# Computation of cutting planes: example 1

# The set-up

In [3]:
import numpy as np
import pandas as pd
import scipy.optimize as opt
from scipy.special import expit # The logistic sigmoid function
import accpm
%load_ext autoreload
%autoreload 1
%aimport accpm

np.set_printoptions(precision=4)

The autoreload extension is already loaded. To reload it, use:
  %reload_ext autoreload


$\DeclareMathOperator{\domain}{dom}
\newcommand{\transpose}{\text{T}}
\newcommand{\vec}[1]{\begin{pmatrix}#1\end{pmatrix}}$

# Example

To test the computation of cutting planes we consider a logistic regression problem. Particularly, we consider the problem of predicting the incidence of diabetes based on various measurements (see [description](https://archive.ics.uci.edu/ml/datasets/Pima+Indians+Diabetes)). We use a normalised version of the data (which can be found at [mldata.org](http://mldata.org/repository/data/download/csv/diabetes_scale/)) where the label to be predicted (the incidence of diabetes) is in the first column. We have the following data processing:

In [4]:
names = ['diabetes', 'num preg', 'plasma', 'bp', 'skin fold', 'insulin', 'bmi', 'pedigree', 'age']
data = pd.read_csv('diabetes_scale.csv', header=None, names=names)
data['diabetes'].replace(-1, 0, inplace=True) # The target variable need be 1 or 0, not 1 or -1
data['ones'] = np.ones((data.shape[0], 1)) # Add a column of ones to represent the constant bias
data.head()

Unnamed: 0,diabetes,num preg,plasma,bp,skin fold,insulin,bmi,pedigree,age,ones
0,0,-0.294118,0.487437,0.180328,-0.292929,-1.0,0.00149,-0.53117,-0.033333,1.0
1,1,-0.882353,-0.145729,0.081967,-0.414141,-1.0,-0.207153,-0.766866,-0.666667,1.0
2,0,-0.058824,0.839196,0.04918,-1.0,-1.0,-0.305514,-0.492741,-0.633333,1.0
3,1,-0.882353,-0.105528,0.081967,-0.535354,-0.777778,-0.162444,-0.923997,-1.0,1.0
4,0,-1.0,0.376884,-0.344262,-0.292929,-0.602837,0.28465,0.887276,-0.6,1.0


This model has 9 input variables $x_0, \dots, x_8$ where $x_8$ is the dummy input variable fixed at 1. (The fixed dummy input variable could easily be $x_5$ or $x_7$, it's index is unimportant.) We set the basis functions to the simplest choice $\phi_0(\mathbf{x}) = x_0, \dots, \phi_8(\mathbf{x}) = x_8$. Our model then has the form
$$
  y(\mathbf{x}) = \sigma(\sum_{j=0}^{8} w_j x_j) = \sigma(\mathbf{w}^T \mathbf{x}.)
$$
Here we have a dataset, $\{(\mathbf{x}_n, t_n)\}_{n=0}^{N}$ where $t_n \in \{0, 1\}$, with $N + 1 =767 + 1 = 768$ examples.
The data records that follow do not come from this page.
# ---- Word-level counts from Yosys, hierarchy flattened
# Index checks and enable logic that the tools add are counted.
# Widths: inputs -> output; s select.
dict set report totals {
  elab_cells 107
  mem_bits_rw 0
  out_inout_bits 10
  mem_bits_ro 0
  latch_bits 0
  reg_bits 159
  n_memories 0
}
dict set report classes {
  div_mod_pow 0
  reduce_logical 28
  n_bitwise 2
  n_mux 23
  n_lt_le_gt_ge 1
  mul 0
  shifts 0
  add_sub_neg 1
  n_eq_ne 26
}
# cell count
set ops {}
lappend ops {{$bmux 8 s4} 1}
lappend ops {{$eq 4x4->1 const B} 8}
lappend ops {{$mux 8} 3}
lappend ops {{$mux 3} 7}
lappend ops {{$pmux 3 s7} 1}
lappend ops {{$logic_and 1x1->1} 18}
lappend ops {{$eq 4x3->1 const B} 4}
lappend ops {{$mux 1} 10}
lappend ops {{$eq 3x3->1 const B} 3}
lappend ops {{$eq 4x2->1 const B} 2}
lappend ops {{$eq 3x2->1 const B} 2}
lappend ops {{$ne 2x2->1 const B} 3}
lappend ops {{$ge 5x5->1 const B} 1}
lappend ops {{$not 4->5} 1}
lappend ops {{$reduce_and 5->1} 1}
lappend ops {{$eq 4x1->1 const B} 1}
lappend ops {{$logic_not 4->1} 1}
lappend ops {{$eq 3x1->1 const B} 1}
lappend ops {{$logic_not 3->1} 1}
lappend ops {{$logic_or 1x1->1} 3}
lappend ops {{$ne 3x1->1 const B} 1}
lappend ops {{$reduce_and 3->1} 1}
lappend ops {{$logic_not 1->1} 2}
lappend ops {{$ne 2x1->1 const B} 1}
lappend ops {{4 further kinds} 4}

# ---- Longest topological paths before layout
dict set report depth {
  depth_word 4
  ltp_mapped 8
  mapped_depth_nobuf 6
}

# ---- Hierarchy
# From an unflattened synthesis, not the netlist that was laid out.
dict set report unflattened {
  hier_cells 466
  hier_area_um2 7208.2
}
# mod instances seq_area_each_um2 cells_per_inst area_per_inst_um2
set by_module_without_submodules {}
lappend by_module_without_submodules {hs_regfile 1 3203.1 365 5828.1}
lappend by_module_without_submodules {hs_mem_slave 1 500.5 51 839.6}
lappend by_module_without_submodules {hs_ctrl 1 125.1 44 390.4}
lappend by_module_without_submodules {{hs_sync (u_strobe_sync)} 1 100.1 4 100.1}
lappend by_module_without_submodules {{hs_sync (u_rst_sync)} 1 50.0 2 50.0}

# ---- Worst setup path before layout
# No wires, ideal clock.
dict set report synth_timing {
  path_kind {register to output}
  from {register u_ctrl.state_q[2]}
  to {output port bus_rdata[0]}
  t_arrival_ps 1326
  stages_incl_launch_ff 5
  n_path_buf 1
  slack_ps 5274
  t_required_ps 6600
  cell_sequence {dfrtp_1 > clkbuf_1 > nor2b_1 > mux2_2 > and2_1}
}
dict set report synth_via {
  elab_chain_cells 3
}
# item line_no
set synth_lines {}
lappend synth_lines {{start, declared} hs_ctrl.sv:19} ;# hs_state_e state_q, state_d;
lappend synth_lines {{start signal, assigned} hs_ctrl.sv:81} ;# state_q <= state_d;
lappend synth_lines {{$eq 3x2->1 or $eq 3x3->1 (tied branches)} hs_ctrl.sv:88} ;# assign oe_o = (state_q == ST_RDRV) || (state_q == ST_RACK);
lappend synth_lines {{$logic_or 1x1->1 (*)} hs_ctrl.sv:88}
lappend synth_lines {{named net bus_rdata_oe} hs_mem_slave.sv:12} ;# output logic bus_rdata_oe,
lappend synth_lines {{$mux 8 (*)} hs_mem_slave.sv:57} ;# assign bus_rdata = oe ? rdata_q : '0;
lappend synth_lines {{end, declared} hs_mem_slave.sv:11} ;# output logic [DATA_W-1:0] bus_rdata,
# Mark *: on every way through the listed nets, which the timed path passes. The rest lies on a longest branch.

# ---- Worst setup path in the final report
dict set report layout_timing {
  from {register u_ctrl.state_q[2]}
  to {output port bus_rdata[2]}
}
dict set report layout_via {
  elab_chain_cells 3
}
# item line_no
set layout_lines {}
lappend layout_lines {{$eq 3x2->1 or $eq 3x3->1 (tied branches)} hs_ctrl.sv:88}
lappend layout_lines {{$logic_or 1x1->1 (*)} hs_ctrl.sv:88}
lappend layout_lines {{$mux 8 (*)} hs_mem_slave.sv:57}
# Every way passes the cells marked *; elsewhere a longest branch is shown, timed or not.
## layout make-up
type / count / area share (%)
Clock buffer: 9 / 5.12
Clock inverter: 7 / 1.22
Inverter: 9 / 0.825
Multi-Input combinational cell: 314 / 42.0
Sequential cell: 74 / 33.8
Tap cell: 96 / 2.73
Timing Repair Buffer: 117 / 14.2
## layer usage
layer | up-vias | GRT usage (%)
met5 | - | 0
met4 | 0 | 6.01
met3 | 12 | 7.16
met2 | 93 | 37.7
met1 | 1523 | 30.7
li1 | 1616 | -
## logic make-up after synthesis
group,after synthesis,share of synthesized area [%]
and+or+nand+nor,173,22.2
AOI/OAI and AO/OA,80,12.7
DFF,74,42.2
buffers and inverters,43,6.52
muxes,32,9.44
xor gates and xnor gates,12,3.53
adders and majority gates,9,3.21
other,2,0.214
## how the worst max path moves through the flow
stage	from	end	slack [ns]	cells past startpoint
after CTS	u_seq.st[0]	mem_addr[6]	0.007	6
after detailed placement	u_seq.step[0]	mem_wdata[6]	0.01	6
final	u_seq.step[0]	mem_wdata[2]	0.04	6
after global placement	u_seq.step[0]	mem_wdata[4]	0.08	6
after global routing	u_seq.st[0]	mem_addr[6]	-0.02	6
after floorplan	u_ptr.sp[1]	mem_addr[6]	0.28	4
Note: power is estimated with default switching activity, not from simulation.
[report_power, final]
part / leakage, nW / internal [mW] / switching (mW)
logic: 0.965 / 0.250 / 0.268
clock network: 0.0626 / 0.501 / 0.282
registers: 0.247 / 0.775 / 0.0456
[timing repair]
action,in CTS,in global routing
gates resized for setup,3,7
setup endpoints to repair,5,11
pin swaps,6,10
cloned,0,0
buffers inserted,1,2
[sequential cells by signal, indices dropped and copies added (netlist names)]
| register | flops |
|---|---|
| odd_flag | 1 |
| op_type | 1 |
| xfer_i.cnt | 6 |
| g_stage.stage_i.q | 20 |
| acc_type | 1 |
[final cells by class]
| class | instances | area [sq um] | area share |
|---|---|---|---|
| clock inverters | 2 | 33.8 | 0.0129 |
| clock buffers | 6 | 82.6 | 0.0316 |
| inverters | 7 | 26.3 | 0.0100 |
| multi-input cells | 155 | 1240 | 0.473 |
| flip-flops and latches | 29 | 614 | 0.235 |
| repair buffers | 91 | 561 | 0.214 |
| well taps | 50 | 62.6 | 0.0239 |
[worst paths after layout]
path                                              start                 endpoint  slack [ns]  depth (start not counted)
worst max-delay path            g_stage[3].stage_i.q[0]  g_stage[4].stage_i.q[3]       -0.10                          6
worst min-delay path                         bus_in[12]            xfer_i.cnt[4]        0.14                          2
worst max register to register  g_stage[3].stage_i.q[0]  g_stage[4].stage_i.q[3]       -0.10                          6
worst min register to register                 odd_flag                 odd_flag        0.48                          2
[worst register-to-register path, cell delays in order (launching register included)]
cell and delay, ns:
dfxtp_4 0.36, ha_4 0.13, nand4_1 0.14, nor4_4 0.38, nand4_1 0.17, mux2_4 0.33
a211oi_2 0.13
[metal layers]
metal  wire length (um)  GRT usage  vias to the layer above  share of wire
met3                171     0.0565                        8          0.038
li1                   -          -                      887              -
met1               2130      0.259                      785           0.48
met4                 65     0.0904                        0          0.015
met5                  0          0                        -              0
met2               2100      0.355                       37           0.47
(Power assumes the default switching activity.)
We train our model by finding the parameter vector $\mathbf{w}$ which minimizes the (data-dependent) cross-entropy error function
$$
  E_D(\mathbf{w}) =  - \sum_{n=0}^{N} \{t_n \ln \sigma(\mathbf{w}^T \mathbf{x}_n) + (1 - t_n)\ln(1 - \sigma(\mathbf{w}^T \mathbf{x}_n))\}.
$$
The gradient of this function is given by
$$
  \nabla E(\mathbf{w}) = \sum_{i=0}^{N} (\sigma(\mathbf{w}^T \mathbf{x}_n) - t_n)\mathbf{x}_n.
$$
We can then implement these as follows:

In [5]:
def cost(w, X, y, c=0):
    """
    Returns the cross-entropy error function with (optional) sum-of-squares regularization term.
    
    w -- parameters
    X -- dataset of features where each row corresponds to a single sample
    y -- dataset of labels where each row corresponds to a single sample
    c -- regularization coefficient (default = 0)
    """
    outputs = expit(X.dot(w)) # Vector of outputs (or predictions)
    return -( y.transpose().dot(np.log(outputs)) + (1-y).transpose().dot(np.log(1-outputs)) ) + c*0.5*w.dot(w)

def grad(w, X, y, c=0):
    """
    Returns the gradient of the cross-entropy error function with (optional) sum-of-squares regularization term.
    """
    outputs = expit(X.dot(w))
    return X.transpose().dot(outputs-y) + c*w
    
def train(X, y,c=0):
    """
    Returns the vector of parameters which minimizes the error function via the BFGS algorithm.
    """
    initial_values = np.zeros(X.shape[1]) # Error occurs if inital_values is set too high
    return opt.fmin_bfgs(cost, initial_values, fprime=grad, args=(X,y,c))

def predict(w, X):
    """
    Returns a vector of predictions. 
    """
    return expit(X.dot(w))

We test $\texttt{accpm}$ against the parameters attained using SciPy's $\texttt{fmin_bfgs}$ function via the $\texttt{train}$ function. The latter produces the following:

In [10]:
y = data['diabetes'].values
X = data[['num preg', 'plasma', 'bp', 'skin fold', 'insulin', 'bmi', 'pedigree', 'age', 'ones']].values
theta_best1 = train(X, y)
print('---------------- Results ----------------')
print("The parameters attained using SciPy's fmin_bfgs are\n", theta_best1)
print('With these parameters the gradient is\n', grad(theta_best1, X, y))
print('With these parameters the norm of the gradient is', np.linalg.norm(grad(theta_best1, X, y)))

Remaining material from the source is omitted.